Now that Project Wonder is hosted on GitHub, you can provide a patch in two different ways: by creating your own fork on Wonder, fix the code and create a Pull Request, or by doing the classical way of providing a patch file.
This is way to go! Using pull requests on GitHub make it a lot easier to give feedback on contributions, and are more easier to track.
How can you create a pull request? Pull request is GitHub lingo for merging chances from two forks on the same code base. Basically, the steps are:
- If you don't already have one, you need to create a GitHub account
- You go on the Project Wonder page on GitHub and you click on the Fork button. This action will create a fork (copy) of the Wonder code in your account.

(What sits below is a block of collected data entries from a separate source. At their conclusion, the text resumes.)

$ cat src/rtl/mul_issue_arbiter.sv
// Issue controller for the pipelined integer multiplier.
// A round-robin picker selects one ready station per cycle. A shadow pipeline
// carries valid/tag alongside the multiplier. Results land in a small FIFO
// that drains to the CDB. Credits (in flight + buffered) never exceed DEPTH,
// so a push can never find the FIFO full.
module mul_issue_arbiter #(
  parameter int NUM_RS = 3,
  parameter int LAT    = 6,
  parameter int DEPTH  = 4
)(
  input  logic                 clk,
  input  logic                 nRST,
  input  logic [NUM_RS-1:0]    rsReady,
  input  logic [4*NUM_RS-1:0]  rsLabel,
  input  logic [32*NUM_RS-1:0] rsData1,
  input  logic [32*NUM_RS-1:0] rsData2,
  output logic [NUM_RS-1:0]    rsGrant,
  output logic                 aluEN,
  output logic [31:0]          aluData1,
  output logic [31:0]          aluData2,
  input  logic [31:0]          aluResult,
  output logic                 cdbValid,
  output logic [31:0]          cdbData,
  output logic [3:0]           cdbLabel,
  input  logic                 cdbAck,
  output logic                 busy
);
  localparam int PW = (NUM_RS > 1) ? $clog2(NUM_RS) : 1;
  localparam int AW = (DEPTH > 1) ? $clog2(DEPTH) : 1;
  localparam int CW = $clog2(DEPTH + 1);

  typedef struct packed {
    logic [31:0] data;
    logic [3:0]  tag;
  } res_t;

  logic [NUM_RS-1:0][31:0] op1, op2;
  logic [NUM_RS-1:0][3:0]  tags;

  logic [PW-1:0]          ptr, gnt_idx;
  logic                   gnt_hit, grant_ok, can_issue;
  logic [3:0]             gnt_tag;
  logic [LAT-1:0]         vld_pipe;
  logic [LAT-1:0][3:0]    lab_pipe;
  res_t                   mem [DEPTH];
  res_t                   head;
  logic [AW-1:0]          wp, rp;
  logic [CW-1:0]          occ, count;
  logic                   push, pop;

  assign op1  = rsData1;
  assign op2  = rsData2;
  assign tags = rsLabel;

  // Round-robin search: first ready station at ptr, ptr+1, ... (mod NUM_RS)
  always_comb begin
    logic [PW:0] cand;
    gnt_hit = 1'b0;
    gnt_idx = '0;
    cand    = '0;
    for (int k = 0; k < NUM_RS; k++) begin
      cand = {1'b0, ptr} + (PW+1)'(k);
      if (cand >= (PW+1)'(NUM_RS)) cand = cand - (PW+1)'(NUM_RS);
      if (!gnt_hit && rsReady[cand[PW-1:0]]) begin
        gnt_hit = 1'b1;
        gnt_idx = cand[PW-1:0];
      end
    end
  end

  // A credit is consumed at issue and returned only when the CDB takes the result
  assign can_issue = (count < CW'(DEPTH));
  assign grant_ok  = gnt_hit & can_issue & nRST;
  assign rsGrant   = grant_ok ? (NUM_RS'(1) << gnt_idx) : '0;
  assign aluEN     = grant_ok;
  assign aluData1  = grant_ok ? op1[gnt_idx]  : '0;
  assign aluData2  = grant_ok ? op2[gnt_idx]  : '0;
  assign gnt_tag   = grant_ok ? tags[gnt_idx] : '0;

  // Rotate priority to just past the winner
  always_ff @(posedge clk or negedge nRST) begin
    if (!nRST)
      ptr <= '0;
    else if (grant_ok)
      ptr <= (gnt_idx == PW'(NUM_RS-1)) ? '0 : gnt_idx + PW'(1);
  end

  // Shadow pipeline: the multiplier's own tag output is not pipelined, so we carry tags here
  always_ff @(posedge clk or negedge nRST) begin
    if (!nRST) begin
      vld_pipe <= '0;
      lab_pipe <= '0;
    end else begin
      vld_pipe <= {vld_pipe[LAT-2:0], aluEN};
      lab_pipe <= {lab_pipe[LAT-2:0], gnt_tag};
    end
  end

  assign push = vld_pipe[LAT-1];
  assign pop  = cdbAck & (occ != '0);

  // Result storage; contents are qualified by occupancy, so no reset needed
  always_ff @(posedge clk) begin
    if (push) mem[wp] <= '{data: aluResult, tag: lab_pipe[LAT-1]};
  end

  // FIFO pointers, occupancy and the credit counter
  always_ff @(posedge clk or negedge nRST) begin
    if (!nRST) begin
      wp    <= '0;
      rp    <= '0;
      occ   <= '0;
      count <= '0;
    end else begin
      if (push) wp <= (wp == AW'(DEPTH-1)) ? '0 : wp + AW'(1);
      if (pop)  rp <= (rp == AW'(DEPTH-1)) ? '0 : rp + AW'(1);
      case ({push, pop})
        2'b10:   occ <= occ + CW'(1);
        2'b01:   occ <= occ - CW'(1);
        default: occ <= occ;
      endcase
      // pushes only move an op from pipeline to FIFO, so they leave count alone
      case ({aluEN, pop})
        2'b10:   count <= count + CW'(1);
        2'b01:   count <= count - CW'(1);
        default: count <= count;
      endcase
    end
  end

  assign head     = mem[rp];
  assign cdbValid = (occ != '0);
  assign cdbData  = cdbValid ? head.data : '0;
  assign cdbLabel = cdbValid ? head.tag  : '0;
  assign busy     = (count != '0);

endmodule

$ cat config.mk
export PLATFORM = sky130hd
export DESIGN_NAME = mul_issue_arbiter
export DESIGN_NICKNAME = d
export VERILOG_FILES = /design/src/rtl/mul_issue_arbiter.sv
export SDC_FILE = /design/constraint.sdc
export NUM_CORES = 1
export LEC_CHECK = 0
export BUFFER_PORTS_ARGS = -buffer_cell sky130_fd_sc_hd__buf_2
export CORE_MARGIN = 1.5
export CORE_UTILIZATION = 29
export CTS_CLUSTER_DIAMETER = 200
export CTS_CLUSTER_SIZE = 25
export DETAILED_ROUTE_END_ITERATION = 12
export GPL_ROUTABILITY_DRIVEN = 0
export HOLD_SLACK_MARGIN = 0.1
export SYNTH_ARGS = -nofsm -noshare
export SYNTH_HDL_FRONTEND = slang
export SYNTH_SLANG_ARGS = --single-unit
$ cat constraint.sdc
create_clock -name clk -period 3.7 [get_ports clk]
set_clock_uncertainty 0.1 [all_clocks]
set_input_delay 0.74 -clock clk [delete_from_list [all_inputs] [get_ports clk]]
set_output_delay 0.74 -clock clk [all_outputs]
set_load 0.02 [all_outputs]
==> summary.md, run 1 <==
| Metric | Value |
|---|---|
| Inserted Clock Buffers | `17` |
| Routed via count | `6,675` |
| Std cell rows | `61` |
| Post-synth top flop | `edfxtp_1` |
| Crit path cell chain | `inv_2 > ha_4 > mux2_4 > mux2_4 > or4b_4 > a311oi_4 > buf_12 > buf_12 > buf_8 > nand2_4 > a21oi_2 > buf_6` |
| Max_cap viols | `0` |
| Critical path class | `flop to output port` |
| Hold WS | `0.248 ns` |
| Violated checks | `negative setup slack` |
| Synth top area share | `51.9%` |
| Clock latency on the worst-skew pair | `0.42 ns` |
| Crit share post-route | `113%` |
| Die W | `173 um` |
| Final Cell Area | `0.0125 sq mm` |
| Worst Path Required | `2.86 ns` |
| GRT overflow | `0` |
| Yosys reg bits | `186` |
| Worst Tran Pin Value | `1.04 ns` |
| Sequential area share after synthesis | `64.5%` |
| EDFF count, synth | `144` |
| Min Tclk post-route | `4.17 ns` |
| RSZ-0062 raised after global routing | `true` |
| Top-Level Pins | `348` |
| Routed WL | `27,400 um` |
| Top cell type by total area after synthesis | `edfxtp_1` |
| Root buffer cell | `clkbuf_16` |
| Warnings, synthesis | `0` |
| Area grow syn2layout | `49.4%` |
| # DRC | `0` |
| Drt wl/cell | `19.9 um` |
| DR pass1 iterations | `6` |
| Worst-path clk slew | `0.07 ns` |
| CP Launch Type | `flop` |
| Detailed router's first-iteration violation count | `464` |
| Status | `finished with violations` |
| Leakage | `5.10 nW` |
| Netlist Area Pre-Place | `0.00834 sq mm` |
| Max Fclk | `240 MHz` |
| Initial Utilization | `29.8%` |
| Vias/cell | `4.85` |
| Htree depth | `4` |
| CORE AREA | `0.0280 sq mm` |
| Die area | `0.0298 sq mm` |
| Count leader, synth | `edfxtp_1` |
| Worst path slowest cell | `or4b_4` |
| CTS tree | `built` |
| First-pass GRT wire length | `40,000 um` |
| Cell Pwr Density | `933 mW/mm^2` |
| Synth async-reset ratio | `22.6%` |
| Crit path arrival time | `3.33 ns` |
| Peak supply drop | `0.760 mV` |
| Worst-path fanout max | `7` |
| HPWL after DPL | `19,100 um` |
| Average size of a mapped cell | `14.3 sq um` |
| Max clock buf depth | `2` |
| Number of port buffers | `347` |
| Final Hold Vio Count | `0` |
| Crit-path max cell delay | `0.55 ns` |
| Total GRT Usage | `17.8%` |
| Kind of end point of the critical path | `output port` |
| Cts hold-fix bufs | `0` |
| Largest net degree at the start of global routing | `43` |
| Cells after Synth | `584` |
| Syn nets | `839` |
| Initial antenna violation count | `11` |
| Rel. slew slack | `30.4%` |
| Number of global-route vias before repair | `6,798` |
| Clock sink count | `186` |
| Setup ws final | `-0.467 ns` |
| Cell Area, Placed | `0.0109 sq mm` |
| Nets | `1,231` |
| Max-slew violations | `0` |
| Synth area leaders | `edfxtp_1 (52%), dfrtp_1 (13%), mux4_2 (9.7%)` |
| Post-DRT Antenna Nets | `0` |
| Tightest Hold Check Type | `flop to flop` |
| Final setup fails | `66` |
| Die height | `173 um` |
| Synth cell count leaders | `edfxtp_1 (144), nand2_1 (73), a21oi_1 (68), a22oi_1 (68)` |
| Post-synthesis cell type count | `35` |
| Layout cells sized above 1 | `59.5%` |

- Clone your fork on your computer. That will give you the chance to do contributions to Wonder in your own copy of the work.
- Do commits on your computer.
- When you are ready to make your work available, push your commits from your computer to your fork on GitHub.
- Create a pull request so your contributions can be added to the main fork of Wonder.
It might be a lot of steps, but really, you will find after a couple of days that it's a really good workflow!
GitHub have to fantastic help pages about how to fork a repository and how to create pull requests, it's a must read.
You can create a patch file in Eclipse by doing a right-click on the project you modified, select Team->Show History, and in the history, select Create Patch. You will need to upload your issue somewhere since you can't attach files to issues on GitHub, and create an issue on GitHub with a link to your patch file. But really, please use pull requests instead of patch files, thank you.